I have appreciated it when an Aspie friend has 'checked' during or just after a conversation/interaction whether everything is ok. Once I was annoyed by something he'd done, but let it go. He sensed SOMETHING wasn't right even if he didn't know what, and asked if I was doing ok. So that gave me permission to tell him. Friends don't usually point out every little thing you do 'wrong', but too many and they cold shoulder you.
And at least weird and freaky isn't boring. Boring is so much worse. Some people can make weird work well for them, can be funny and entertaining.
_________________
I think I'm a not so typical NT
Your score: 106/200 (Aspie), 110/200 (NT)
You seem to have both Aspie and neurotypical traits
AQ 23/50, EQSQ-R EQ 34 SQ 93 (Extreme Systemizer)

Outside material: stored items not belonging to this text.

$ cat src/rtl/trigger_hold_inject_sequencer.sv
// Trigger hold and inject sequencer: debounce, classify, beep series, charger tracking.
// Depends on thi_pkg and trigger_hold_inject_sequencer_macros.svh.
//
//  channel | dir | handshake              | payload
//  req     | in  | req_tvalid/req_tready  | trigger, select, probe sample, charger pins
//  rsp     | out | rsp_tvalid/rsp_tready  | action, green level, charge event
//  csr     | in  | csr_we                 | csr_index, csr_wdata
//
// One request per cycle unless stalled; each request gives one response in the
// following cycle. All state updates in the accepting cycle; the response sits in one
// output register. req_tready drops only while that register is full and stalled.
// Synchronous active-high reset clears state and loads register defaults.
module trigger_hold_inject_sequencer
   import thi_pkg::*;
#(
   parameter int SAMPLE_BITS = SAMPLE_BITS_DEF
) (
   input  logic                             clock,
   input  logic                             reset,
   input  logic                             req_tvalid,
   output logic                             req_tready,
   // [0] trigger_level, [1] select_level, [SAMPLE_BITS+1:2] probe_sample,
   // [SAMPLE_BITS+2] charger_connected, [SAMPLE_BITS+3] charge_done, rest zero
   input  logic [((SAMPLE_BITS+4+7)/8)*8-1:0] req_tdata,
   output logic                             rsp_tvalid,
   input  logic                             rsp_tready,
   // [2:0] action, [10:3] green_level, [12:11] charge_event, [15:13] zero
   output logic [15:0]                      rsp_tdata,
   input  logic                             csr_we,
   input  logic [CSR_IDX_BITS-1:0]          csr_index,
   input  logic [CSR_DATA_BITS-1:0]         csr_wdata
);

   localparam int CMP_W = (SAMPLE_BITS > THR_BITS) ? SAMPLE_BITS : THR_BITS;

   // configuration
   logic [CNT_BITS-1:0] debounce_ff, beep_ticks_ff, gap_ticks_ff;
   logic [THR_BITS-1:0] low_thr_ff, high_thr_ff;
   logic [1:0]          repeat_limit_ff;

   // state
   logic                seen_ff, seen_in;
   logic [CNT_BITS-1:0] stable_ff, stable_in;
   logic                settled_ff, settled_in;
   logic                holding_ff, holding_in;
   logic                done_ff, done_in;
   logic                beeping_ff, beeping_in;
   logic [CNT_BITS-1:0] tick_ff, tick_in;
   logic [1:0]          repeat_ff, repeat_in;
   charge_type          charge_ff, charge_in;

   // response register
   logic                rsp_valid_ff;
   action_type          action_ff, action_in;
   logic [CNT_BITS-1:0] green_ff, green_in;
   charge_type          event_ff, event_in;

   logic                   accept;
   logic                   trig, sel, conn, full;
   logic [SAMPLE_BITS-1:0] sample;
   logic [CMP_W-1:0]       sample_x, low_x, high_x;

   assign req_tready = !rsp_valid_ff || rsp_tready;
   assign accept     = req_tvalid && req_tready;

   assign trig   = req_tdata[0];
   assign sel    = req_tdata[1];
   assign sample = req_tdata[SAMPLE_BITS+1:2];
   assign conn   = req_tdata[SAMPLE_BITS+2];
   assign full   = req_tdata[SAMPLE_BITS+3];

   assign sample_x = CMP_W'(sample);
   assign low_x    = CMP_W'(low_thr_ff);
   assign high_x   = CMP_W'(high_thr_ff);

   always_comb begin
      charge_type          target;
      logic                first_set;
      action_type          act2;
      logic [CNT_BITS-1:0] green2, tick_b;
      logic [1:0]          rpt_b;

      // charger tracking
      target    = conn ? (full ? CHG_CHARGED : CHG_CHARGING) : CHG_OFF;
      charge_in = target;
      event_in  = (charge_ff != target) ? target : CHG_UNKNOWN;

      // trigger debounce
      if (trig == seen_ff) begin
         seen_in    = seen_ff;
         stable_in  = bump8(stable_ff);
         settled_in = settled_ff || (stable_in >= debounce_ff);
      end else begin
         seen_in    = trig;
         stable_in  = '0;
         settled_in = 1'b0;
      end

      action_in  = ACT_NONE;
      green_in   = '0;
      first_set  = 1'b0;
      holding_in = holding_ff;
      done_in    = done_ff;
      beeping_in = beeping_ff;
      tick_in    = tick_ff;
      repeat_in  = repeat_ff;

      if (settled_in) begin
         if (seen_in) begin
            // settled release
            if (beeping_ff) begin
               action_in  = ACT_STOP;
               first_set  = 1'b1;
               beeping_in = 1'b0;
            end
            holding_in = 1'b0;
            done_in    = 1'b0;
         end else if (!holding_ff) begin
            holding_in = 1'b1;
            first_set  = 1'b1;
            priority if (sample_x < low_x) begin
               action_in = ACT_LOW;
               done_in   = 1'b1;
            end else if (sample_x > high_x) begin
               action_in = ACT_HIGH;
               done_in   = 1'b1;
            end else if (sel) begin
               action_in = ACT_INJECT;
               done_in   = 1'b1;
            end else begin
               action_in  = ACT_BEEP;
               green_in   = GREEN_BASE;
               beeping_in = 1'b1;
               repeat_in  = '0;
               tick_in    = '0;
            end
         end
      end

      // beep series timing
      act2   = ACT_NONE;
      green2 = '0;
      tick_b = bump8(tick_in);
      rpt_b  = repeat_in + 2'd1;
      if (holding_in && !done_in) begin
         tick_in = tick_b;
         if (beeping_in) begin
            if (tick_b >= beep_ticks_ff) begin
               act2       = ACT_STOP;
               beeping_in = 1'b0;
               tick_in    = '0;
            end
         end else if (tick_b >= gap_ticks_ff) begin
            repeat_in = rpt_b;
            if (rpt_b >= repeat_limit_ff) begin
               act2    = ACT_INJECT;
               done_in = 1'b1;
            end else begin
               act2       = ACT_BEEP;
               green2     = green_of(rpt_b);
               beeping_in = 1'b1;
               tick_in    = '0;
            end
         end
      end
      if (!first_set && act2 != ACT_NONE) begin
         action_in = act2;
         green_in  = green2;
      end
   end

   always_ff @(posedge clock) begin
      if (reset) begin
         debounce_ff     <= DEBOUNCE_RST;
         low_thr_ff      <= LOW_THR_RST;
         high_thr_ff     <= HIGH_THR_RST;
         beep_ticks_ff   <= BEEP_RST;
         gap_ticks_ff    <= GAP_RST;
         repeat_limit_ff <= REPEAT_RST;
      end else if (csr_we) begin
         unique case (csr_index)
            REG_DEBOUNCE: debounce_ff     <= csr_wdata[CNT_BITS-1:0];
            REG_LOW_THR:  low_thr_ff      <= csr_wdata[THR_BITS-1:0];
            REG_HIGH_THR: high_thr_ff     <= csr_wdata[THR_BITS-1:0];
            REG_BEEP:     beep_ticks_ff   <= csr_wdata[CNT_BITS-1:0];
            REG_GAP:      gap_ticks_ff    <= csr_wdata[CNT_BITS-1:0];
            REG_REPEAT:   repeat_limit_ff <= csr_wdata[1:0];
            default: ;
         endcase
      end
   end

   always_ff @(posedge clock) begin
      if (reset) begin
         seen_ff      <= 1'b0;
         stable_ff    <= '0;
         settled_ff   <= 1'b0;
         holding_ff   <= 1'b0;
         done_ff      <= 1'b0;
         beeping_ff   <= 1'b0;
         tick_ff      <= '0;
         repeat_ff    <= '0;
         charge_ff    <= CHG_UNKNOWN;
         rsp_valid_ff <= 1'b0;
      end else begin
         if (accept) begin
            seen_ff    <= seen_in;
            stable_ff  <= stable_in;
            settled_ff <= settled_in;
            holding_ff <= holding_in;
            done_ff    <= done_in;
            beeping_ff <= beeping_in;
            tick_ff    <= tick_in;
            repeat_ff  <= repeat_in;
            charge_ff  <= charge_in;
         end
         if (accept) begin
            rsp_valid_ff <= 1'b1;
         end else if (rsp_tready) begin
            rsp_valid_ff <= 1'b0;
         end
      end
   end

   always_ff @(posedge clock) begin
      if (accept) begin
         action_ff <= action_in;
         green_ff  <= green_in;
         event_ff  <= event_in;
      end
   end

   assign rsp_tvalid = rsp_valid_ff;
   assign rsp_tdata  = {3'b000, event_ff, green_ff, action_ff};

`include "trigger_hold_inject_sequencer_macros.svh"

   `THI_ASSERT_NOW(a_beep_needs_hold, beeping_ff, holding_ff && !done_ff, "beep without open hold")
   `THI_ASSERT_NOW(a_stall_blocks_req, rsp_valid_ff && !rsp_tready, !req_tready, "request taken over stalled response")
   `THI_ASSERT_NEXT(a_charge_known, accept, charge_ff != CHG_UNKNOWN, "charger state unknown after request")
   `THI_ASSERT_NEXT(a_accept_fills_rsp, accept, rsp_valid_ff, "accepted request gave no response")

endmodule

I'm sort of where you are. I've been socially isolated IRL for years for a number of reasons and now I'm getting out and about with people.
Things I've learned:
1) You can't monitor everything you do all the time. You're going to make mistakes. You're just going to have to roll with them. Most people don't remember individual things you do that well anyway, unless there's some big negative emotion attached to them.
2)Be positive. It sounds like you have this one covered. People can put up with many (not all, but many) faux pas if your intent is positive. NTs are big on intent.
3) Find someone you can trust and who will listen to you without judgement to talk over you social difficulties with. This is the first time in my life I've had a really good therapist, and that makes a great deal of difference.
4) You're not going to get along with everybody. As for myself, I'd love to get along with everyone and I will give people the benefit of the doubt. However, if they don't enjoy your company or especially if they start acting negatively towards you, find somebody else. Eventually you'll find someone or maybe more than one you will click with. I'm lucky to have two really good RL friends even at the time people generally considered me not bothering with.
Remember, you are who you strive to be, not what anyone else decides you are. If you like yourself and others, you will eventually find people who like you.